For this exercise, please find the lines in the entries that include the word "means" and copy them.

----- SOURCE MATERIAL

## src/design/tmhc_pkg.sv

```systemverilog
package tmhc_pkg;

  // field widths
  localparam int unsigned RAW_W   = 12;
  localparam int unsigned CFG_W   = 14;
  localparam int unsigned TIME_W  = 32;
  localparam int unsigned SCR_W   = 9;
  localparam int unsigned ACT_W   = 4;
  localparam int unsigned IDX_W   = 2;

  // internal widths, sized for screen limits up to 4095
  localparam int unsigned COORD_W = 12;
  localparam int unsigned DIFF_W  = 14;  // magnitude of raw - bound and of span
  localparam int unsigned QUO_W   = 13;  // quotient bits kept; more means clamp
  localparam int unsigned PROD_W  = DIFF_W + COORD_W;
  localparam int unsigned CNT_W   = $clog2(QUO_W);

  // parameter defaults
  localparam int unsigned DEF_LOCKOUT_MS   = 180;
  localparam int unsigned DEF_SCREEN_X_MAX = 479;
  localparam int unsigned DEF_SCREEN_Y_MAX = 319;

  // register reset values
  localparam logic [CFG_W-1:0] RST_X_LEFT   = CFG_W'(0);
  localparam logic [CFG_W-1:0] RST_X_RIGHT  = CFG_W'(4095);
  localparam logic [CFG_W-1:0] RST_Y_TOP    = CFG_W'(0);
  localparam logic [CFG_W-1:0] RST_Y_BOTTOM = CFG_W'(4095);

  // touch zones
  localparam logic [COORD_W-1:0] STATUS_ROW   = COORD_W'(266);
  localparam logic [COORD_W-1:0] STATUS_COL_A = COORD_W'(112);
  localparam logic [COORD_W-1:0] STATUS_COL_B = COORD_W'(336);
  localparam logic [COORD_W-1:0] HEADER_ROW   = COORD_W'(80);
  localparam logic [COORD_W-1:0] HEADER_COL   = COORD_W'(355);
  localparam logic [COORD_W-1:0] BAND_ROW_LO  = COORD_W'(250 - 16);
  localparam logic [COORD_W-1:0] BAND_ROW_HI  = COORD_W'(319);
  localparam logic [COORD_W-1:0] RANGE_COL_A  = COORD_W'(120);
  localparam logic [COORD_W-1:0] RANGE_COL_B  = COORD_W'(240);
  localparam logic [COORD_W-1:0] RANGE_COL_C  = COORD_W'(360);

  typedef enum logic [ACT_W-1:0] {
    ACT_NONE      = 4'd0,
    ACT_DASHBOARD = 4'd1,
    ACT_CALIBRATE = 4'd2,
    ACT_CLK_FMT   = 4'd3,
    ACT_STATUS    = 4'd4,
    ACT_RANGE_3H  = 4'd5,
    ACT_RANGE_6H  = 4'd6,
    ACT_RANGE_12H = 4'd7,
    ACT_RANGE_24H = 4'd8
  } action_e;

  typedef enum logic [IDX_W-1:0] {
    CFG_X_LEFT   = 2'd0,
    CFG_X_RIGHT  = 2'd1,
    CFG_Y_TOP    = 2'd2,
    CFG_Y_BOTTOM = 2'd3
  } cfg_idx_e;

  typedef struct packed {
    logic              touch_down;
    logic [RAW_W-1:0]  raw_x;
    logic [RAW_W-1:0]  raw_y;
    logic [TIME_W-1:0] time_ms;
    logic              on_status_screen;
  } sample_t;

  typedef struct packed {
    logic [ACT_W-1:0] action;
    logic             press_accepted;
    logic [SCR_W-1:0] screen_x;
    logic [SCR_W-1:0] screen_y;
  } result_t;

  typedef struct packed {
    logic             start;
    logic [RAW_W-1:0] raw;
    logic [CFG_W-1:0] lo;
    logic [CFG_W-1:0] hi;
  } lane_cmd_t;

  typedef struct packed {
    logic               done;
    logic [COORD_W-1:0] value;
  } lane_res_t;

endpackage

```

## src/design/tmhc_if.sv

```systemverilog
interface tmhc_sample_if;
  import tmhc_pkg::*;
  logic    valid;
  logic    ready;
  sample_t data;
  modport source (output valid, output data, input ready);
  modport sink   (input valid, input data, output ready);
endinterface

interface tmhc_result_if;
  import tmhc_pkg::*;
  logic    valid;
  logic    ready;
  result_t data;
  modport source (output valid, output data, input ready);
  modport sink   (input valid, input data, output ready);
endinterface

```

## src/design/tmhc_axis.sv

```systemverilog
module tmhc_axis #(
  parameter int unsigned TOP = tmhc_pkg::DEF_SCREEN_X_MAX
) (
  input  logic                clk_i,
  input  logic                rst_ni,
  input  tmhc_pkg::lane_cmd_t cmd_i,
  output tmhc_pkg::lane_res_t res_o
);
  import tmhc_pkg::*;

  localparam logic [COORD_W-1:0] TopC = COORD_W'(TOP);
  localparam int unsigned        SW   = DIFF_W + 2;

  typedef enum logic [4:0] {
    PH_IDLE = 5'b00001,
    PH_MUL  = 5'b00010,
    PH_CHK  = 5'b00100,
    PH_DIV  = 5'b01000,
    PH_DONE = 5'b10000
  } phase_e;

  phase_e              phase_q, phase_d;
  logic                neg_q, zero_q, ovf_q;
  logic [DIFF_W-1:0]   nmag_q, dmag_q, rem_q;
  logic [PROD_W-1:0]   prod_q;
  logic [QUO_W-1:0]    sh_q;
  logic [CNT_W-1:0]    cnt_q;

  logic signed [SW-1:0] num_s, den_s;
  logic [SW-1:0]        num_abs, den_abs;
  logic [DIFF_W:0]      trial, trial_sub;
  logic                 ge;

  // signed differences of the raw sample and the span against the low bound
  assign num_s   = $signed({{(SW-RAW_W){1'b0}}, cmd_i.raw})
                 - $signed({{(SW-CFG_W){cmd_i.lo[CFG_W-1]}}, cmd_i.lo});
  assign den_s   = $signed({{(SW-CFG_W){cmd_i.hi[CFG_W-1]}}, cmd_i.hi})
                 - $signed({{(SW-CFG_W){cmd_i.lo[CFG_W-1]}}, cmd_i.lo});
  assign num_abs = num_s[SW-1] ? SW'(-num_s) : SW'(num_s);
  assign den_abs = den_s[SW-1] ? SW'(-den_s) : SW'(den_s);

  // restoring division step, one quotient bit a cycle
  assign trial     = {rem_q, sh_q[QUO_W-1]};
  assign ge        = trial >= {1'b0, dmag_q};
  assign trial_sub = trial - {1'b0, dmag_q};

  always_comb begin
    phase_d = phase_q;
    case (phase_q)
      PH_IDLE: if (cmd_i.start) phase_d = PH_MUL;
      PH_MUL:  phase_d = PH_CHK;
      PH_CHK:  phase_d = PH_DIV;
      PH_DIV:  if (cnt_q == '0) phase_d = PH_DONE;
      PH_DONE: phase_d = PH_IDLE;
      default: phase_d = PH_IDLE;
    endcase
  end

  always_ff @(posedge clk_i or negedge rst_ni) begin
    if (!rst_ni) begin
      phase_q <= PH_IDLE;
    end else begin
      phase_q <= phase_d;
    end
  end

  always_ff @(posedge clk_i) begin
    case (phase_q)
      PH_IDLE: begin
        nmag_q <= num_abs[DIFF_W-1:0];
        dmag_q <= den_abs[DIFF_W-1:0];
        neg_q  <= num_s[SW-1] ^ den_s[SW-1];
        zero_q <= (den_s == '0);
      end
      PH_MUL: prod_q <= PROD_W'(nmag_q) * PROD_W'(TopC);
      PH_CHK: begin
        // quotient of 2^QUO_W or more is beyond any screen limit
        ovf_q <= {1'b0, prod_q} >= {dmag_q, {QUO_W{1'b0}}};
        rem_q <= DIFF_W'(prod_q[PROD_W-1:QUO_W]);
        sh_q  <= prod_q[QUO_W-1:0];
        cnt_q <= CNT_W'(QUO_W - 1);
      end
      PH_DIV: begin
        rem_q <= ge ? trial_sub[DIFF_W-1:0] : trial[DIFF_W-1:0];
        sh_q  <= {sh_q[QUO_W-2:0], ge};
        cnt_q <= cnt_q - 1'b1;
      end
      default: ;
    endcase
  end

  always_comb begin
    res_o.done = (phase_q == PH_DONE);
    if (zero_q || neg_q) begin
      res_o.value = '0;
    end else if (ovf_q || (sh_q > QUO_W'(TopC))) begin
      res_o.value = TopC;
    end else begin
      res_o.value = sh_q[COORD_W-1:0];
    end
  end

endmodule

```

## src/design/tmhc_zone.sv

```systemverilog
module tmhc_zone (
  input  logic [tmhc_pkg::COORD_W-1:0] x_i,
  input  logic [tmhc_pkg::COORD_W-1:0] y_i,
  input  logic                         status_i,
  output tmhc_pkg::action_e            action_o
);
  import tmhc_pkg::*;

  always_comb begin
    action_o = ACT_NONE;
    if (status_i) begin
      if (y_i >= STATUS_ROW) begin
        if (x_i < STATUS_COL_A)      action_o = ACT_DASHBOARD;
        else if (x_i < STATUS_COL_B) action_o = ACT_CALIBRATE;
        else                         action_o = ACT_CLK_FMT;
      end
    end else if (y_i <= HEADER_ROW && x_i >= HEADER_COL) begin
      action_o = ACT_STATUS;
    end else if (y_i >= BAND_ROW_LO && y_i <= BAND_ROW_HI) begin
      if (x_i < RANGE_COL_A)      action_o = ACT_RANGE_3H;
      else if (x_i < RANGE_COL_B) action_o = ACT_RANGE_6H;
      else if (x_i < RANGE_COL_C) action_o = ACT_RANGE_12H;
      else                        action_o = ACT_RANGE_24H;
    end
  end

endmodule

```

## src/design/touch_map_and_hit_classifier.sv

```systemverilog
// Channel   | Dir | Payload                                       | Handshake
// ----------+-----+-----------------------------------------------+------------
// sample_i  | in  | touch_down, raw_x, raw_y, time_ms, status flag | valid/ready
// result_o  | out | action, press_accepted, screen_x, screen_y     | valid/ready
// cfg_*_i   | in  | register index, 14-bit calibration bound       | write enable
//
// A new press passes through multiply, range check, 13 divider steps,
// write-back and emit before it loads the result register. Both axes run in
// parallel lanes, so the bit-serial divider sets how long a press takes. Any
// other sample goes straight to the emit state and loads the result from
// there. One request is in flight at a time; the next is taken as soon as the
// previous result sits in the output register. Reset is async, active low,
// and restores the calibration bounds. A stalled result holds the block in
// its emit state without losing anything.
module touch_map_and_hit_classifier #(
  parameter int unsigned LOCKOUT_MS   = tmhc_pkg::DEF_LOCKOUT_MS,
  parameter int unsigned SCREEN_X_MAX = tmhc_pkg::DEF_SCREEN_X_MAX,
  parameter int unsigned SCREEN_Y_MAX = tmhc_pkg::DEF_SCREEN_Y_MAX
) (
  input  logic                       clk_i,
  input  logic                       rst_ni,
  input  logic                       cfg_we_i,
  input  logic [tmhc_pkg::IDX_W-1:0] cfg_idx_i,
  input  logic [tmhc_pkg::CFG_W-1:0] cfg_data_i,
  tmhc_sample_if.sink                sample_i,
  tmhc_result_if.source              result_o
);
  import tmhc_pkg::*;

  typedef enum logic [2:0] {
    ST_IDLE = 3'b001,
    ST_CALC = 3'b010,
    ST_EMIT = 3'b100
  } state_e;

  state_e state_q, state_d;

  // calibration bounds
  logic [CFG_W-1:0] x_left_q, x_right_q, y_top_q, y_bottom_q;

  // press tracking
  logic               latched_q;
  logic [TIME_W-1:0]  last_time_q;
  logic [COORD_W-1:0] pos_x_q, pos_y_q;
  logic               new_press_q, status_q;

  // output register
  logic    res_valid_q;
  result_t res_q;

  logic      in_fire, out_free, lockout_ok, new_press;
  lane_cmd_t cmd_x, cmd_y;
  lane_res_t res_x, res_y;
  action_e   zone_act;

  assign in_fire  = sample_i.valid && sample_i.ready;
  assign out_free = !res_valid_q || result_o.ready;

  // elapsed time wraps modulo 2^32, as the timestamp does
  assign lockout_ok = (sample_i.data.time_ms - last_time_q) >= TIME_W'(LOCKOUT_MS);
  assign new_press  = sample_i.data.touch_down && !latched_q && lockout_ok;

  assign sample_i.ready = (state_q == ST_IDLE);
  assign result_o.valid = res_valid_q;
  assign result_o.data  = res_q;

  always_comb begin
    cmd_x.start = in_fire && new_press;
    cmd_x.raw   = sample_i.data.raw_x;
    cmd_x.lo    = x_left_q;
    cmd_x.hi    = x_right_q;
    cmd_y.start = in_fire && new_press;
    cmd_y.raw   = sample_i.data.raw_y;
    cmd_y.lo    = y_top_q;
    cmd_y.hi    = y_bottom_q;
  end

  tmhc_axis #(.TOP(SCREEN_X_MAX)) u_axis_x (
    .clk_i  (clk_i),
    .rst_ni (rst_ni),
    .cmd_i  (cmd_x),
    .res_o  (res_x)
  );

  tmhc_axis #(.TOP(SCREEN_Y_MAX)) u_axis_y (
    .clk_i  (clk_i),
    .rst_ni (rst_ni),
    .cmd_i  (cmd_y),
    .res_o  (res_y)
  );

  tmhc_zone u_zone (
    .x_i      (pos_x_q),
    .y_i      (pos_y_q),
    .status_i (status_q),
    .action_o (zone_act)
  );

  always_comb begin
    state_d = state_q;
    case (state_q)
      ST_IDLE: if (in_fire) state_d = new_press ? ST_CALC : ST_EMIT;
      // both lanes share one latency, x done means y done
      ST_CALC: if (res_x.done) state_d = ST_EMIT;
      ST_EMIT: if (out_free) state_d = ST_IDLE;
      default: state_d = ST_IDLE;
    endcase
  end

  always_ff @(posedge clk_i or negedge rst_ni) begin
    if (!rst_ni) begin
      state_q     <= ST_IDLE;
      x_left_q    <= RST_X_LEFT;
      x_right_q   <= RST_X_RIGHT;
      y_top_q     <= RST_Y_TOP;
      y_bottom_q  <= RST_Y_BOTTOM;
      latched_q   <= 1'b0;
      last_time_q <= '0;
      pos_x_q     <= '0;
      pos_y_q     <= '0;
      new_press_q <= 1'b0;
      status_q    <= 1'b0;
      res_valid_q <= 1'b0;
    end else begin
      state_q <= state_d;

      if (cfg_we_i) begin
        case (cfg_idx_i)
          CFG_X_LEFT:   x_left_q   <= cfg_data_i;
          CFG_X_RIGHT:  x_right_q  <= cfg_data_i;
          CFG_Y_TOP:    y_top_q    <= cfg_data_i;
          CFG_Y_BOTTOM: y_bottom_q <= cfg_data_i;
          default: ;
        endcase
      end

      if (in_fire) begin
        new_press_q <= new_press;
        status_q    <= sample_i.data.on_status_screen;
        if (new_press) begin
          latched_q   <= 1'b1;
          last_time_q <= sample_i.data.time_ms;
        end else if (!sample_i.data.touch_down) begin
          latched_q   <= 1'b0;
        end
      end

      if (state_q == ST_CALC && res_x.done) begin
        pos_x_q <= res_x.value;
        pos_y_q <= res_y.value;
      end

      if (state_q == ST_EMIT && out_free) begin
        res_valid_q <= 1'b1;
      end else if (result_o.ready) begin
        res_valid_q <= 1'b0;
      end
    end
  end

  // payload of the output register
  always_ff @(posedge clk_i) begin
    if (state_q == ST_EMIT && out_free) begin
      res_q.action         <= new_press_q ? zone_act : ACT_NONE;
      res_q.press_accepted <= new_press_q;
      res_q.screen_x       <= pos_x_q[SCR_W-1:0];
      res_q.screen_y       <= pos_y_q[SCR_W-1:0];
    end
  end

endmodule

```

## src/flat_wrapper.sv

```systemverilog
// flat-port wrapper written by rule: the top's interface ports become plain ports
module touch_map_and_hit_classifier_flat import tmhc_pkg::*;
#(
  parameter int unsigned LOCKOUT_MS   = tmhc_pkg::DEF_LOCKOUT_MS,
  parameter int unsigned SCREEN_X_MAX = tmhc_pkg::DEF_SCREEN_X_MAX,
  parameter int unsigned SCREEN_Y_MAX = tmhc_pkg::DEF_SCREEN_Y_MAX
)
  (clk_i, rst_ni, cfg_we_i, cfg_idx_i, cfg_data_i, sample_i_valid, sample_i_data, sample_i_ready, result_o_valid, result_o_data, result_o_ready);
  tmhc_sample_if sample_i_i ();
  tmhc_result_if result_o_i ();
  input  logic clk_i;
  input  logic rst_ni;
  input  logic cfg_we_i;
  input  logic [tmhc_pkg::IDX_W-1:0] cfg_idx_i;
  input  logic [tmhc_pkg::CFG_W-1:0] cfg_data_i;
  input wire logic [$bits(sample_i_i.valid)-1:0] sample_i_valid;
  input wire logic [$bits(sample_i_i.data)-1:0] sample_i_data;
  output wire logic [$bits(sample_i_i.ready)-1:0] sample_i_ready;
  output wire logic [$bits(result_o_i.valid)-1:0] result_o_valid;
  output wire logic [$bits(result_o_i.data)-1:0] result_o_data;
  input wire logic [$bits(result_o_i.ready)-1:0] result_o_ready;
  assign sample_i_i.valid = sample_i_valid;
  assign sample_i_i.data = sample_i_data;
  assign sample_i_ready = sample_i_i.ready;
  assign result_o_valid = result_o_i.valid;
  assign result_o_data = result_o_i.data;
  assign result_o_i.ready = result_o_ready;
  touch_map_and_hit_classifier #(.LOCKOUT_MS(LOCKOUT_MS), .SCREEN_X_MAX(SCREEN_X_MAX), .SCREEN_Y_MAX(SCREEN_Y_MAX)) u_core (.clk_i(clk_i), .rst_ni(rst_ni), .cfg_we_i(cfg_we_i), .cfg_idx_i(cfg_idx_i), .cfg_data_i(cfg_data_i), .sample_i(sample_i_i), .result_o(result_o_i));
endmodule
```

----------

--- ANSWER AREA ---
  localparam int unsigned QUO_W   = 13;  // quotient bits kept; more means clamp
      // both lanes share one latency, x done means y done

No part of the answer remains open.